When the project was completed earlier this year, the upgrade of the electrical system forced the school to close for five weeks, Milo says. Staff worked remotely, but it left him only one week to connect all the data wiring for the new building. The building includes clear-touch panels in each new space, including some with multiple boards, as well as keyless entry.
Staying connected
Milo’s recent challenge has been keeping the school running and the students learning during the COVID-19 pandemic. The school had already been using Microsoft Teams, which helped, and he had everybody operating remotely the day after the school closed.

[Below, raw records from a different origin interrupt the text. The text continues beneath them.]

What follows belongs to an exercise in optimizing a design on an open flow for small area, a short achievable clock period and few clock cycles per item; a production flow would make more cautious choices. Only simulation tests tie the RTL to the original design; equivalence was not proved. Power figures rest on the tool's default switching activity, not on a simulated workload.

==> inputs of job 2200 <==
==> flow/design.v <==
module ioc_audio_enc (
    input  wire        clk,
    input  wire        rst,
    input  wire [1:0]  cfg_coding,
    input  wire        cfg_word_sel,
    input  wire [63:0] now_us,
    input  wire        in_valid,
    output wire        in_ready,
    input  wire [63:0] in_frame,
    output reg         out_valid,
    input  wire        out_ready,
    output reg  [7:0]  out_data,
    output reg         out_last,
    output reg  [31:0] bad_cnt
);
    localparam [1:0] C_PCM = 2'd0, C_U8 = 2'd1, C_U10 = 2'd2;
    localparam integer N = 31;
    reg rst_r;
    reg is_pcm, is_u8, is_u10, wsel_r;
    reg [1:0] coding;
    always @(posedge clk) begin
        rst_r  <= rst;
        coding <= cfg_coding;
        is_pcm <= (cfg_coding == C_PCM);
        is_u8  <= (cfg_coding == C_U8);
        is_u10 <= (cfg_coding == C_U10);
        wsel_r <= cfg_word_sel;
    end
    wire srst = rst_r;
    reg  [23:0] ir_raw;
    reg         ir_v, ir_last;
    reg  [8:0]  iidx;         
    reg  [63:0] ts;
    reg         ts_v;
    reg         in_ready_r;
    assign in_ready = in_ready_r;
    wire in_fire = in_valid & in_ready_r;
    wire [31:0] word = wsel_r ? in_frame[63:32] : in_frame[31:0];
    wire        bad  = (word[23:16] != 8'hFF);
    reg  [3:0]  shift;
    reg  [5:0]  umin;
    reg  [1:0]  bst;          
    reg  [5:0]  shc;
    reg         sh_up, sh_dn;
    reg  [15:0] p16;
    reg  [7:0]  pt;           
    reg  [4:0]  pu;           
    reg         p_v, p_half, p_last;
    wire [31:0] raw  = {{8{ir_raw[23]}}, ir_raw};
    wire [31:0] p    = raw << shift;
    wire [23:0] umag = ir_raw[23] ? (~ir_raw + 24'd1) : ir_raw;
    reg  [7:0]  thr;
    reg  [4:0]  uval;
    integer t;
    always @* begin
        for (t = 0; t < 8; t = t + 1)
            thr[t] = p[31] ? (~&(p | ((32'd1 << (23 + t)) - 32'd1)) | ((p & ((32'd1 << (23 + t)) - 32'd1)) == 32'd0))
                           : (|(p[30:0] >> (23 + t)));
        uval = 5'd31;
        for (t = 0; t < 24; t = t + 1)
            if (umag[t]) uval = 5'd30 - t[4:0];
    end
    reg  [N-1:0] v;
    reg  [12:0]  d [0:N-1];
    reg  [4:0]   cnt;         
    wire full = (cnt == 5'd31);
    reg  pop;                 
    reg  [N-1:0] hole_le;
    integer i;
    always @* begin
        hole_le[0] = ~v[0];
        for (i = 1; i < N; i = i + 1) hole_le[i] = hole_le[i-1] | ~v[i];
    end
    wire [N-1:0] ld = hole_le | {N{pop}};
    wire hold  = (bst != 2'd0) | (p_v & p_last);
    wire push  = p_v & ld[N-1];
    wire p_fin = ~is_pcm | p_half;            
    wire pdone = push & p_fin;
    wire p_ld  = ir_v & ~hold & (~p_v | pdone);
    reg  [1:0]  acode;
    always @*
        acode = is_u8 ? (pt[5] ? 2'd3 : pt[3] ? 2'd2 : pt[1] ? 2'd1 : 2'd0)
                      : (pt[7] ? 2'd3 : pt[5] ? 2'd2 : pt[3] ? 2'd1 : 2'd0);
    wire [21:0] p16x = {{6{p16[15]}}, p16};
    wire [10:0] wv   = p16x[{acode, 1'b0} +: 11];
    wire [12:0] entry = is_pcm ? {5'd0, p_half ? p16[7:0] : p16[15:8]} : {acode, wv};
    reg  [4:0] ipos;          
    reg  [7:0] acc0, acc1;    
    wire [5:0] sh_diff = umin - shc;
    reg        e_hdr;         
    reg  [3:0] hcnt;
    reg        e_cs;          
    reg  [3:0] e_pair;
    reg  [4:0] e_idx;         
    reg        e_half;        
    reg  [4:0] e_ph;          
    reg  [3:0] ecs, cs1;
    reg  [15:0] seq;
    function [3:0] cs_of(input [7:0] a, input u10);
        reg [3:0] c;
        begin
            c = a[7] ? 4'd8 : a[6] ? 4'd7 : a[5] ? 4'd6 : a[4] ? 4'd5 :
                a[3] ? 4'd4 : a[2] ? 4'd3 : a[1] ? 4'd2 : a[0] ? 4'd1 : 4'd0;
            cs_of = u10 ? ((c > 4'd2) ? c - 4'd2 : 4'd0) : c;
        end
    endfunction
    wire [3:0] ncs0 = cs_of(acc0, is_u10);
    wire [3:0] ncs1 = cs_of(acc1 | pt, is_u10);
    wire [15:0] body_len = is_u8 ? 16'd330 : is_u10 ? 16'd410 : 16'd640;
    reg  [7:0] hdr_byte;
    always @* begin
        case (hcnt)
            4'd0:  hdr_byte = 8'h5A;
            4'd1:  hdr_byte = {6'd0, coding};
            4'd2:  hdr_byte = seq[15:8];
            4'd3:  hdr_byte = seq[7:0];
            4'd4:  hdr_byte = ts[63:56];
            4'd5:  hdr_byte = ts[55:48];
            4'd6:  hdr_byte = ts[47:40];
            4'd7:  hdr_byte = ts[39:32];
            4'd8:  hdr_byte = ts[31:24];
            4'd9:  hdr_byte = ts[23:16];
            4'd10: hdr_byte = ts[15:8];
            4'd11: hdr_byte = ts[7:0];
            4'd12: hdr_byte = body_len[15:8];
            default: hdr_byte = body_len[7:0];
        endcase
    end
    wire [12:0] d0 = d[0];
    wire [12:0] d1 = d[1];
    wire [3:0]  dl0 = ecs - {1'b0, d0[12:11], 1'b0};
    wire [3:0]  dl1 = ecs - {1'b0, d1[12:11], 1'b0};
    wire [10:0] s0 = $signed(d0[10:0]) >>> dl0;
    wire [10:0] s1 = $signed(d1[10:0]) >>> dl1;
    wire [9:0]  c0 = s0[9:0];
    wire [9:0]  c1 = s1[9:0];
    wire [7:0]  u10_byte = ({8{e_ph[0]}} & c0[9:2])
                         | ({8{e_ph[1]}} & {c0[1:0], c1[9:4]})
                         | ({8{e_ph[2]}} & {c0[3:0], c1[9:6]})
                         | ({8{e_ph[3]}} & {c0[5:0], c1[9:8]})
                         | ({8{e_ph[4]}} & c0[7:0]);
    reg        sk_v, sk_l;
    reg  [7:0] sk_d;
    wire eok      = ~sk_v;                
    wire oreg_ld  = ~out_valid | out_ready;
    wire last_smp = (e_pair == 4'd9) & (e_idx == 5'd31);
    wire can_hdr  = e_hdr & ts_v;
    wire can_cs   = ~e_hdr & ~is_pcm & e_cs & full & p_v;
    wire can_smp  = ~e_hdr & (is_pcm ? v[0] : ~e_cs);
    wire produce  = can_hdr | can_cs | can_smp;
    wire smp_pop  = is_pcm | is_u8 | ~e_ph[0];
    wire smp_adv  = is_pcm ? e_half : smp_pop;      
    reg [7:0] nbyte;
    always @* begin
        if (e_hdr)       nbyte = hdr_byte;
        else if (is_pcm) nbyte = d0[7:0];
        else if (e_cs)   nbyte = {ncs0, ncs1};
        else if (is_u8)  nbyte = s0[7:0];
        else             nbyte = u10_byte;
    end
    wire nlast = ~e_hdr & (is_pcm | ~e_cs) & smp_adv & last_smp;
    wire f_hdr = eok & can_hdr;
    wire f_cs  = eok & can_cs;
    wire f_smp = eok & can_smp;
    wire smp_last_fire = f_smp & smp_adv & (e_idx == 5'd31);
    wire e_hdr_n = (f_hdr & (hcnt == 4'd13)) ? 1'b0 : (smp_last_fire & (e_pair == 4'd9)) ? 1'b1 : e_hdr;
    wire e_cs_n  = f_cs ? 1'b0 : smp_last_fire ? 1'b1 : e_cs;
    wire [4:0] e_ph_n = (f_smp & is_u10) ? {e_ph[3:0], e_ph[4]} : e_ph;
    wire sk_v_n  = ~oreg_ld & (sk_v | (eok & produce));
    wire ir_v_n   = in_fire | (ir_v & ~p_ld);
    wire p_v_n    = p_ld | (p_v & ~pdone);
    wire p_half_n = p_ld ? 1'b0 : (push ? ~p_half : p_half);
    wire p_last_n = p_ld ? ir_last : p_last;
    wire v0_n     = ld[0] ? v[1] : v[0];
    wire full_n   = pop ? (push & full) : (full | (push & (cnt == 5'd30)));
    wire [1:0] bst_n = (bst != 2'd0) ? bst + 2'd1 : (pdone & p_last) ? 2'd1 : 2'd0;
    wire hold_n   = (bst_n != 2'd0) | (p_v_n & p_last_n);
    wire pop_n    = ~sk_v_n & ~e_hdr_n & (is_pcm ? v0_n : (~e_cs_n & (is_u8 | ~e_ph_n[0])));
    wire in_ready_n = ~ir_v_n | (~hold_n & (~p_v_n | ((~is_pcm | p_half_n) & (~full_n | pop_n))));
    integer j;
    always @(posedge clk) begin
        for (j = 0; j < N-1; j = j + 1)
            if (ld[j]) d[j] <= d[j+1];
        if (ld[N-1]) d[N-1] <= entry;
        if (in_ready_r) begin
            ir_raw  <= {word[15:0], word[31:24]};
            ir_last <= (iidx == 9'd319);
        end
        if (in_ready_r & ~ts_v & (iidx == 9'd0)) ts <= now_us;
        if (p_ld) begin
            p16 <= p[31:16];
            pt  <= thr;
            pu  <= uval;
        end
        if (push & ~is_pcm) begin
            if (ipos == 5'd0)       acc0 <= pt;
            else if (~ipos[4])      acc0 <= acc0 | pt;
            if (ipos == 5'd16)      acc1 <= pt;
            else if (ipos[4])       acc1 <= acc1 | pt;
        end
        if (bst == 2'd1) shc <= ({2'b00, shift} < umin) ? {2'b00, shift} : umin;
        if (bst == 2'd2) begin
            sh_up <= (sh_diff > 6'd4) && (shc < 6'd12);
            sh_dn <= (sh_diff < 6'd4) && (shc > 6'd0);
        end
        if (f_cs) begin
            ecs <= ncs0;
            cs1 <= ncs1;
        end
        if (f_smp & smp_adv & (e_idx == 5'd15)) ecs <= cs1;
        if (srst) begin
            bad_cnt    <= 32'd0;
            in_ready_r <= 1'b1;
            ir_v       <= 1'b0;
            iidx       <= 9'd0;
            ts_v       <= 1'b0;
            v          <= {N{1'b0}};
            cnt        <= 5'd0;
            pop        <= 1'b0;
            p_v        <= 1'b0;
            p_half     <= 1'b0;
            p_last     <= 1'b0;
            bst        <= 2'd0;
            shift      <= 4'd0;
            umin       <= 6'd31;
            ipos       <= 5'd0;
            e_hdr      <= 1'b1;
            hcnt       <= 4'd0;
            e_cs       <= 1'b1;
            e_pair     <= 4'd0;
            e_idx      <= 5'd0;
            e_half     <= 1'b0;
            e_ph       <= 5'd1;
            seq        <= 16'd0;
            sk_v       <= 1'b0;
            out_valid  <= 1'b0;
            out_last   <= 1'b0;
        end else begin
            if (in_fire & bad) bad_cnt <= bad_cnt + 32'd1;
            in_ready_r <= in_ready_n;
            ir_v       <= ir_v_n;
            if (in_fire) iidx <= (iidx == 9'd319) ? 9'd0 : iidx + 9'd1;
            for (j = 0; j < N-1; j = j + 1)
                if (ld[j]) v[j] <= v[j+1];
            if (ld[N-1]) v[N-1] <= push;
            cnt    <= cnt + {4'd0, push} - {4'd0, pop};
            pop    <= pop_n;
            p_v    <= p_v_n;
            p_half <= p_half_n;
            p_last <= p_last_n;
            bst    <= bst_n;
            if (pdone) begin
                ipos <= ipos + 5'd1;
                if ({1'b0, pu} < umin) umin <= {1'b0, pu};
            end
            if (bst == 2'd3) begin
                shift <= sh_up ? shc[3:0] + 4'd1 : sh_dn ? shc[3:0] - 4'd1 : shc[3:0];
                umin  <= umin + 6'd1;
            end
            if (oreg_ld) begin
                out_valid <= sk_v | (eok & produce);
                out_data  <= sk_v ? sk_d : nbyte;
                out_last  <= sk_v ? sk_l : nlast;
            end else if (eok & produce) begin
                sk_d <= nbyte;
                sk_l <= nlast;
            end
            sk_v <= sk_v_n;
            e_hdr <= e_hdr_n;
            e_cs  <= e_cs_n;
            e_ph  <= e_ph_n;
            if (f_hdr) hcnt <= (hcnt == 4'd13) ? 4'd0 : hcnt + 4'd1;
            if (f_smp) begin
                if (is_pcm) e_half <= ~e_half;
                if (smp_adv) begin
                    e_idx <= e_idx + 5'd1;
                    if (e_idx == 5'd31) begin
                        e_pair <= (e_pair == 4'd9) ? 4'd0 : e_pair + 4'd1;
                        if (e_pair == 4'd9) seq <= seq + 16'd1;
                    end
                end
            end
            if (in_fire & (iidx == 9'd0)) ts_v <= 1'b1;
            else if (f_hdr & (hcnt == 4'd13)) ts_v <= 1'b0;
        end
    end
endmodule
==> flow/flow/run.sh <==
#!/bin/bash
set -euo pipefail
export SETUP_SLACK_MARGIN=6
bash standard.sh finish > standard_flow.log 2>&1
==> flow/standard.sh <==
#!/bin/bash
# synth_recipe.tcl (not shown) runs the flow's synth.tcl, then flattens the netlist and writes it again
# the make line also repeats each setting of config.mk as NAME=value (left out here)
make -C /OpenROAD-flow-scripts/flow DESIGN_CONFIG=/design/flow/config.mk WORK_HOME=/design/flow/orfs CLKGATE_MAP_FILE= SYNTH_SCRIPT=/design/flow/synth_recipe.tcl "${@:-finish}"
==> flow/config.mk <==
export PLATFORM = sky130hd
export DESIGN_NAME = ioc_audio_enc
export DESIGN_NICKNAME = ioc_audio_enc
export VERILOG_FILES = /design/flow/design.v
export SDC_FILE = /design/flow/constraint.sdc
export NUM_CORES = 4
export LEC_CHECK = 0
export CAP_MARGIN = 20
export CORE_MARGIN = 2
export CORE_UTILIZATION = 40
export PLACE_DENSITY = 0.6
export SLEW_MARGIN = 20
==> flow/constraint.sdc <==
create_clock -name core_clock -period 9.0 [get_ports {clk}]
set_input_delay 1.8000 -clock core_clock [delete_from_list [all_inputs] [get_ports {clk}]]
set_output_delay 1.8000 -clock core_clock [all_outputs]
set_load 0.01 [all_outputs]
==> job 6268 (differences from job 2200) <==
--- a/flow/design.v
+++ b/flow/design.v
@@ -38,3 +38,9 @@
     wire [31:0] word = wsel_r ? in_frame[63:32] : in_frame[31:0];
-    wire        bad  = (word[23:16] != 8'hFF);
+    wire        bad  = wsel_r ? ~&in_frame[55:48] : ~&in_frame[23:16];
+    reg  [31:0] bad_cy;
+    integer b;
+    always @* begin
+        bad_cy[0] = 1'b1;
+        for (b = 1; b < 32; b = b + 1) bad_cy[b] = bad_cy[b-1] & bad_cnt[b-1];
+    end
     reg  [3:0]  shift;
@@ -45,4 +51,5 @@
     reg  [15:0] p16;
-    reg  [7:0]  pt;           
+    reg         pz;           
     reg  [4:0]  pu;           
+    reg         pdec;
     reg         p_v, p_half, p_last;
@@ -50,5 +57,6 @@
     wire [31:0] p    = raw << shift;
-    wire [23:0] umag = ir_raw[23] ? (~ir_raw + 24'd1) : ir_raw;
-    reg  [7:0]  thr;
+    wire [23:0] ux   = ir_raw ^ {24{ir_raw[23]}};
+    wire        udec = ir_raw[23] & ~|(ux[23:1] & ~ux[22:0]);
     reg  [4:0]  uval;
+    reg  [7:0]  pt;           
     integer t;
@@ -56,7 +64,7 @@
         for (t = 0; t < 8; t = t + 1)
-            thr[t] = p[31] ? (~&(p | ((32'd1 << (23 + t)) - 32'd1)) | ((p & ((32'd1 << (23 + t)) - 32'd1)) == 32'd0))
-                           : (|(p[30:0] >> (23 + t)));
+            pt[t] = p16[15] ? (~&(p16 | ((16'd1 << (7 + t)) - 16'd1)) | (pz & ((p16 & ((16'd1 << (7 + t)) - 16'd1)) == 16'd0)))
+                            : (|(p16[14:0] >> (7 + t)));
         uval = 5'd31;
         for (t = 0; t < 24; t = t + 1)
-            if (umag[t]) uval = 5'd30 - t[4:0];
+            if (ux[t]) uval = 5'd30 - t[4:0];
     end
@@ -89,2 +97,3 @@
     wire [5:0] sh_diff = umin - shc;
+    wire [4:0] pu_v = pu - {4'd0, pdec};
     reg        e_hdr;         
@@ -170,2 +179,3 @@
     wire ir_v_n   = in_fire | (ir_v & ~p_ld);
+    wire ir_open  = in_ready_r;
     wire p_v_n    = p_ld | (p_v & ~pdone);
@@ -184,3 +194,3 @@
         if (ld[N-1]) d[N-1] <= entry;
-        if (in_ready_r) begin
+        if (ir_open) begin
             ir_raw  <= {word[15:0], word[31:24]};
@@ -188,7 +198,8 @@
         end
-        if (in_ready_r & ~ts_v & (iidx == 9'd0)) ts <= now_us;
+        if (ir_open & ~ts_v & (iidx == 9'd0)) ts <= now_us;
         if (p_ld) begin
             p16 <= p[31:16];
-            pt  <= thr;
+            pz  <= (p[15:0] == 16'd0);
             pu  <= uval;
+            pdec <= udec;
         end
@@ -238,3 +249,3 @@
         end else begin
-            if (in_fire & bad) bad_cnt <= bad_cnt + 32'd1;
+            bad_cnt <= bad_cnt ^ ({32{in_fire & bad}} & bad_cy);
             in_ready_r <= in_ready_n;
@@ -253,3 +264,3 @@
                 ipos <= ipos + 5'd1;
-                if ({1'b0, pu} < umin) umin <= {1'b0, pu};
+                if ({1'b0, pu_v} < umin) umin <= {1'b0, pu_v};
             end
==> flow/flow/run.sh (replaced) <==
#!/bin/bash
set -euo pipefail
bash standard.sh synth > step_synth.log 2>&1
export SETUP_SLACK_MARGIN=6
export POST_GLOBAL_PLACE_TCL="$PWD/flow/port_bufs.tcl"
bash standard.sh finish > step_layout.log 2>&1
==> flow/flow/port_bufs.tcl (new file) <==
# POST_GLOBAL_PLACE hook: buffer_ports gives every port a clkdlybuf4s50_1
# (a delay cell). Swap those port buffers for plain buf_1 cells; the resize
# and repair steps that follow size them as the loads need.
set n 0
foreach inst [[ord::get_db_block] getInsts] {
  if {[[$inst getMaster] getName] eq "sky130_fd_sc_hd__clkdlybuf4s50_1"
      && [regexp {^(input|output)[0-9]+$} [$inst getName]]} {
    replace_cell [$inst getName] sky130_fd_sc_hd__buf_1
    incr n
  }
}
puts "port_bufs.tcl: $n port buffers now sky130_fd_sc_hd__buf_1"
--- a/flow/config.mk
+++ b/flow/config.mk
@@ -9,4 +9,7 @@
 export CORE_MARGIN = 2
-export CORE_UTILIZATION = 40
-export PLACE_DENSITY = 0.6
+export CORE_UTILIZATION = 55
+export CTS_BUF_LIST = sky130_fd_sc_hd__clkbuf_16
+export CTS_CLUSTER_DIAMETER = 150
+export CTS_CLUSTER_SIZE = 24
+export PLACE_DENSITY = 0.65
 export SLEW_MARGIN = 20
==> job 2458 (differences from job 2200) <==
==> flow/run.sh (new file) <==
#!/bin/bash
# synth_recipe.tcl (not shown) runs the flow's synth.tcl, then flattens the netlist and writes it again
# the make line also repeats each setting of config.mk as NAME=value (left out here)
make -C /OpenROAD-flow-scripts/flow DESIGN_CONFIG=/design/flow/config.mk WORK_HOME=/design/flow/orfs CLKGATE_MAP_FILE= SYNTH_SCRIPT=/design/flow/synth_recipe.tcl finish
--- a/flow/config.mk
+++ b/flow/config.mk
@@ -11,2 +11,3 @@
 export PLACE_DENSITY = 0.6
+export SETUP_SLACK_MARGIN = 5
 export SLEW_MARGIN = 20
removed: flow/flow/run.sh
removed: flow/standard.sh
==> summary of the runs <==
- In job 6268 the sequential share of layout area is higher than in job 2458, by 4.8 points.
- Global-route usage: job 2458 is lower than job 6268 (4.5 points).
- Against job 2458, the sequential power of job 6268 is smaller by about 5%.
- Clock skew: job 2458 is higher than job 2200 (15 ps).
- The lowest clock power belongs to job 6268, the highest to job 2200.
- The lowest cell count belongs to job 6268, the highest to job 2200.
==> figures <==
| item | job 2458 | job 2200 | job 6268 |
|---|---|---|---|
| Result of the run | finished clean | finished clean | finished clean |
| Clock buffer count in the final layout | 107 | 102 | 35 |
| Cell Area, Synth | 30700 um^2 | 30700 um^2 | 29400 um^2 |
| Total number of nets in the final design | 2625 | 2759 | 2581 |
| Switching component of the power | 0.00174 W | 0.00179 W | 0.00135 W |
| Crit path time final | 3750 ps | 3130 ps | 3260 ps |
| Worst setup path class | flip-flop to flip-flop | flip-flop to primary output | flip-flop to flip-flop |
| Buffers inserted during post-CTS setup optimization | 0 | 79 | 42 |
| Clock latency (worst-skew pair) | 610 ps | 610 ps | 580 ps |
| Highest achievable clock rate | 0.267 GHz | 0.320 GHz | 0.307 GHz |
| Fraction of area in registers | 56.0% | 53.3% | 60.8% |
| Required time at the worst-slack endpoint | 9300 ps | 7200 ps | 9330 ps |
| Slew at the pin closest to its max-slew limit | 1060 ps | 1120 ps | 1000 ps |
Testbench counts of job 2200, summed over its fixed seeds: cycles 45,984, blocks 96.
Testbench counts of job 6268, summed over its fixed seeds: cycles 45,984, blocks 96.
Testbench counts of job 2458, summed over its fixed seeds: cycles 45,984, blocks 96.

==> afterwards: timing with drivers on the ports <==
Ports are ideal in the flow. The routed layouts listed here were re-timed in OpenROAD. Step 1 (the two cells are an assumption about what drives the block):
set clk [get_ports {clk}]
set_driving_cell -lib_cell sky130_fd_sc_hd__clkbuf_16 $clk
set_driving_cell -lib_cell sky130_fd_sc_hd__buf_2 [delete_from_list [all_inputs] $clk]
Step 2 adds t to the input delays and takes it off the output delays; t is the mean of the earliest and latest rising clock arrival at the registers after step 1. Input paths then give back, and output paths get back, about the clock's delay inside the block. Three values: ideal ports, drivers, drivers and shift; two values: the first two.
run	t, ns	setup WS [ns]	cell pins on the clock port's net
job 2200	0.667	5.872 / 5.810 / 5.405	1
job 6268	0.625	5.743 / 5.743 / 5.532	1
job 2458	0.657	5.251 / 5.227 / 4.653	1
After both steps every run listed still meets setup and hold. The setup slack of job 2458, which loses most, moves by -0.024 ns with the drivers and by -0.598 ns with both steps.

“The school had a bring your own device policy for students, but for the teachers, we got them new Lenovo 20SLs and laptop docks for their classrooms, and we also added 44 cameras,” Milo says. “We got money from the archdiocese to help respond.”
He’s also upgrading the school’s bandwidth, which uses 65 aging and poorly placed Wi-Fi access points. Each new access point costs $2,000 and will keep the system from slowing down when 20 students open their laptops at once to connect to the internet, for instance. Milo says there will be one new access point in each classroom, the cafeteria and in offices, but he isn’t sure how many in total.
So far there haven’t been too many glitches, he notes, aside from the occasional network slowdown when too many students are either uploading or downloading.
Everything a student or faculty member does using a device gets filtered through a cybersecurity system Milo runs on his own computer. He can see where students are going online and catches most spam emails and phishing scams before they ever reach Catholic Memorial inboxes.
A mind for science and technology
In addition to managing tech, Milo is also the assistant head football coach, the same title he held for more than 25 years at Everett High School, where he helped lead the team to 12 state championships.
Twelve titles in 25 years is a pretty good percentage of success, Milo says. Numbers, after all, have been a passion of his, just like technology.
“I’ve always been interested in math and have always been good at it,” he adds. “I had a teacher in seventh grade who started working with me after school, and by the end of the year I was doing trigonometry.”
Despite how good he was with numbers, majoring in math in college, Milo became enamored with computers and computer programming, which he found more creative.
“In school, they talk about being code monkeys and working for a company like IBM, but everything you do belongs to them,” he says. “There’s not a lot of creative freedom, so I went a different way.”
After graduating from the Cambridge Institute for Computer Programming, Milo worked at a furniture distribution company that he bought just six months after being hired. While there, he developed the Milo Operating System, a triple-billing platform for accounting and shipping that some companies still use today.
The company, called Milo Trucking and Distribution Inc., was doing good business, earning several million dollars a year, but Milo was working long, difficult hours. He was up early to make sure trucks were loaded properly and that none of the furniture was missing, and he’d work late to ensure he was ready for the next day.
Now, as he enters the fourth quarter of his career, he still wakes up early to prepare for the coming day, just like any great coach.
“Every teacher’s success is measured by the student’s success,” Milo says.